§ **WORK REQUEST**
Which of the lines below hold "localparam"? Please return each one.

[Dataset entries]
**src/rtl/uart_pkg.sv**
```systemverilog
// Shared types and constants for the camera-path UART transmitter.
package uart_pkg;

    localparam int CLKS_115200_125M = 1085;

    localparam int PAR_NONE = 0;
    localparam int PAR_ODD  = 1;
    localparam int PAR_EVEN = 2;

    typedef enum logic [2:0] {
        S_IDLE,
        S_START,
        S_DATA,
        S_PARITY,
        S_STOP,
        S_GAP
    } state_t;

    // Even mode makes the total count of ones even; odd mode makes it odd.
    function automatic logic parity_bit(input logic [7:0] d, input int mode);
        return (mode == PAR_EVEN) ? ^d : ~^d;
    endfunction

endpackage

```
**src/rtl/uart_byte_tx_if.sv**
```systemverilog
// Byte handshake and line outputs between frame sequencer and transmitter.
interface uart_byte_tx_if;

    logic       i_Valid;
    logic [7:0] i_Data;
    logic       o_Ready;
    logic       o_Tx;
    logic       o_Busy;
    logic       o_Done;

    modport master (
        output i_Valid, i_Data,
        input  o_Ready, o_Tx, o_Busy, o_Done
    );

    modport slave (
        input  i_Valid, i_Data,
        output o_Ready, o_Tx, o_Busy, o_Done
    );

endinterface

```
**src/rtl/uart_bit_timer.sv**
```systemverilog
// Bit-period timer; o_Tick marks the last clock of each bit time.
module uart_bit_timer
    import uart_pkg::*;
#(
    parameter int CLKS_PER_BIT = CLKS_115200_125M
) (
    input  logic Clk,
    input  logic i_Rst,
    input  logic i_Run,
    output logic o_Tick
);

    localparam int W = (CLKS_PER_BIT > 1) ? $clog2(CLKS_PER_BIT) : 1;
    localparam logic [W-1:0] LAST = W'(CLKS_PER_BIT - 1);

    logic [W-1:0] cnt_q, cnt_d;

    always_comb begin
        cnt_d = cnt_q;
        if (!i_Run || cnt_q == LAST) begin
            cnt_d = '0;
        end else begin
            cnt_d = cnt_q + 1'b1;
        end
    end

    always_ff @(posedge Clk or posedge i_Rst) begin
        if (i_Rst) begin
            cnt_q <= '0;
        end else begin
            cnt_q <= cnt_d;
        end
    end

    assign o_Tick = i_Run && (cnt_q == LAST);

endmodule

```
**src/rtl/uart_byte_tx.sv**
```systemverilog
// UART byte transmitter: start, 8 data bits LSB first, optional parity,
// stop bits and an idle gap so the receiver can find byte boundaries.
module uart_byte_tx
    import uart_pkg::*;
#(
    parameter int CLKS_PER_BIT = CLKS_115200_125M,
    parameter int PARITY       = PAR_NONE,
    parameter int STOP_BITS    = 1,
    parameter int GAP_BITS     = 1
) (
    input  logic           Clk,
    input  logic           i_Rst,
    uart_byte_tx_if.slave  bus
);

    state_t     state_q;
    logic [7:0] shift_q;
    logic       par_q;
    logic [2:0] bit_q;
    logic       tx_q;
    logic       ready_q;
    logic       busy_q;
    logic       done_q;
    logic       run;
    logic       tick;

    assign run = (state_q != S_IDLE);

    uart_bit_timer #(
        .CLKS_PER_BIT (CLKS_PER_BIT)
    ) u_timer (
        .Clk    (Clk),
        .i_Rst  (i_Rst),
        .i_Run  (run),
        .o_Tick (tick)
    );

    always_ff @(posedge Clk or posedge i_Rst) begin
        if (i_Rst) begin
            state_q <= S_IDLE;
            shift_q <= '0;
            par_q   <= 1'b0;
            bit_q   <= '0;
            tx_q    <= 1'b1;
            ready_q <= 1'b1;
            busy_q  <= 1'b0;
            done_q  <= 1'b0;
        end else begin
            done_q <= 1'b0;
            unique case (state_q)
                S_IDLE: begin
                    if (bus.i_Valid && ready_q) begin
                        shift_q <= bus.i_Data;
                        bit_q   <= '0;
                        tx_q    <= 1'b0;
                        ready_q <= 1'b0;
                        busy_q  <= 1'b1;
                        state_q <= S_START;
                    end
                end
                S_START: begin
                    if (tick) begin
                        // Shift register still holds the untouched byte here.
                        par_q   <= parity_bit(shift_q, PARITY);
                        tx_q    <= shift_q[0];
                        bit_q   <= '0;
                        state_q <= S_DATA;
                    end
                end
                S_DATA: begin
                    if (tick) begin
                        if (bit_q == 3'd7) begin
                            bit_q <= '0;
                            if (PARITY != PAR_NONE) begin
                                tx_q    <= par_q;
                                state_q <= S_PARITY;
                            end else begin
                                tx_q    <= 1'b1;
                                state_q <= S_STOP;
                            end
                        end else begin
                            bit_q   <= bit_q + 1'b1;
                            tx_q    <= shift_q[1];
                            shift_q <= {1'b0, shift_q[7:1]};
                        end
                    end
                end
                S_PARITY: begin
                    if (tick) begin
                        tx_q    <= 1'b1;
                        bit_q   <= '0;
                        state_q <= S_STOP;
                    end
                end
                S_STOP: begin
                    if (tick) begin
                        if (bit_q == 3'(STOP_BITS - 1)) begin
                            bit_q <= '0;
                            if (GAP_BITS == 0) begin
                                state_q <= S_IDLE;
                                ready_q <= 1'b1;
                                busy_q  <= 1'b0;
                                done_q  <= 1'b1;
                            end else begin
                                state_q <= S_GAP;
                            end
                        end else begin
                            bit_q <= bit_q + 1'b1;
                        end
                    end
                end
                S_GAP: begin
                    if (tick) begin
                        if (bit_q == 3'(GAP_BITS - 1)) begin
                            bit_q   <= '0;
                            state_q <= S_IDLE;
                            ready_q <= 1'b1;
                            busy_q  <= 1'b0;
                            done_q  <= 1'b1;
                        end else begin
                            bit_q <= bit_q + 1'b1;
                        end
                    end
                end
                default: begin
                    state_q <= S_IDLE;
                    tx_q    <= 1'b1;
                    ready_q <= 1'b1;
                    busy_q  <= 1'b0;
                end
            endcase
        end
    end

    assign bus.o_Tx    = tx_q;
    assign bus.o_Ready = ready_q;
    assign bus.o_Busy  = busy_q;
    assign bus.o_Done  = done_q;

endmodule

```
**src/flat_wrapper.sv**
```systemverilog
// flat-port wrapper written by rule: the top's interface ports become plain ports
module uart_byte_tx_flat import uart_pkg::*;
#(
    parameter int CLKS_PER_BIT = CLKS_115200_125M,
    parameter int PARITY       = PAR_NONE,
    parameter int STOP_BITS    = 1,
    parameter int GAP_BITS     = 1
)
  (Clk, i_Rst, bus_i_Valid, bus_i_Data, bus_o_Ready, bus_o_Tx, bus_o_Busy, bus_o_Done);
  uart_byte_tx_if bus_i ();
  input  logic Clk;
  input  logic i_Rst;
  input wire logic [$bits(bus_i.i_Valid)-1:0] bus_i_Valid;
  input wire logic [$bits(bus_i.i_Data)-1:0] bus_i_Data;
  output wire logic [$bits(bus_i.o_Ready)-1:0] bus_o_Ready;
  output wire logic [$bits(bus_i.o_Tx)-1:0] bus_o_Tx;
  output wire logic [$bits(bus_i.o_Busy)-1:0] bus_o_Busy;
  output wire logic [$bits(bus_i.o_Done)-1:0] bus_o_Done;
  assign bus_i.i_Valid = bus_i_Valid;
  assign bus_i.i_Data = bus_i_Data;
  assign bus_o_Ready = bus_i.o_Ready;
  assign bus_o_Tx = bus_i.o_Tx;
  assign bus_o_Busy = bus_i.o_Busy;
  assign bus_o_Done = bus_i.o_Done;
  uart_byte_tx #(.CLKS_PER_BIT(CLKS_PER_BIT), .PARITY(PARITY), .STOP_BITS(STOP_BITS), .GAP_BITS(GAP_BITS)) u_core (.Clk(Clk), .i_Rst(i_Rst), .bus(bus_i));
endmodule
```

§ **EXERCISE OUTPUT**
    localparam int CLKS_115200_125M = 1085;
    localparam int PAR_NONE = 0;
    localparam int PAR_ODD  = 1;
    localparam int PAR_EVEN = 2;
    localparam int W = (CLKS_PER_BIT > 1) ? $clog2(CLKS_PER_BIT) : 1;
    localparam logic [W-1:0] LAST = W'(CLKS_PER_BIT - 1);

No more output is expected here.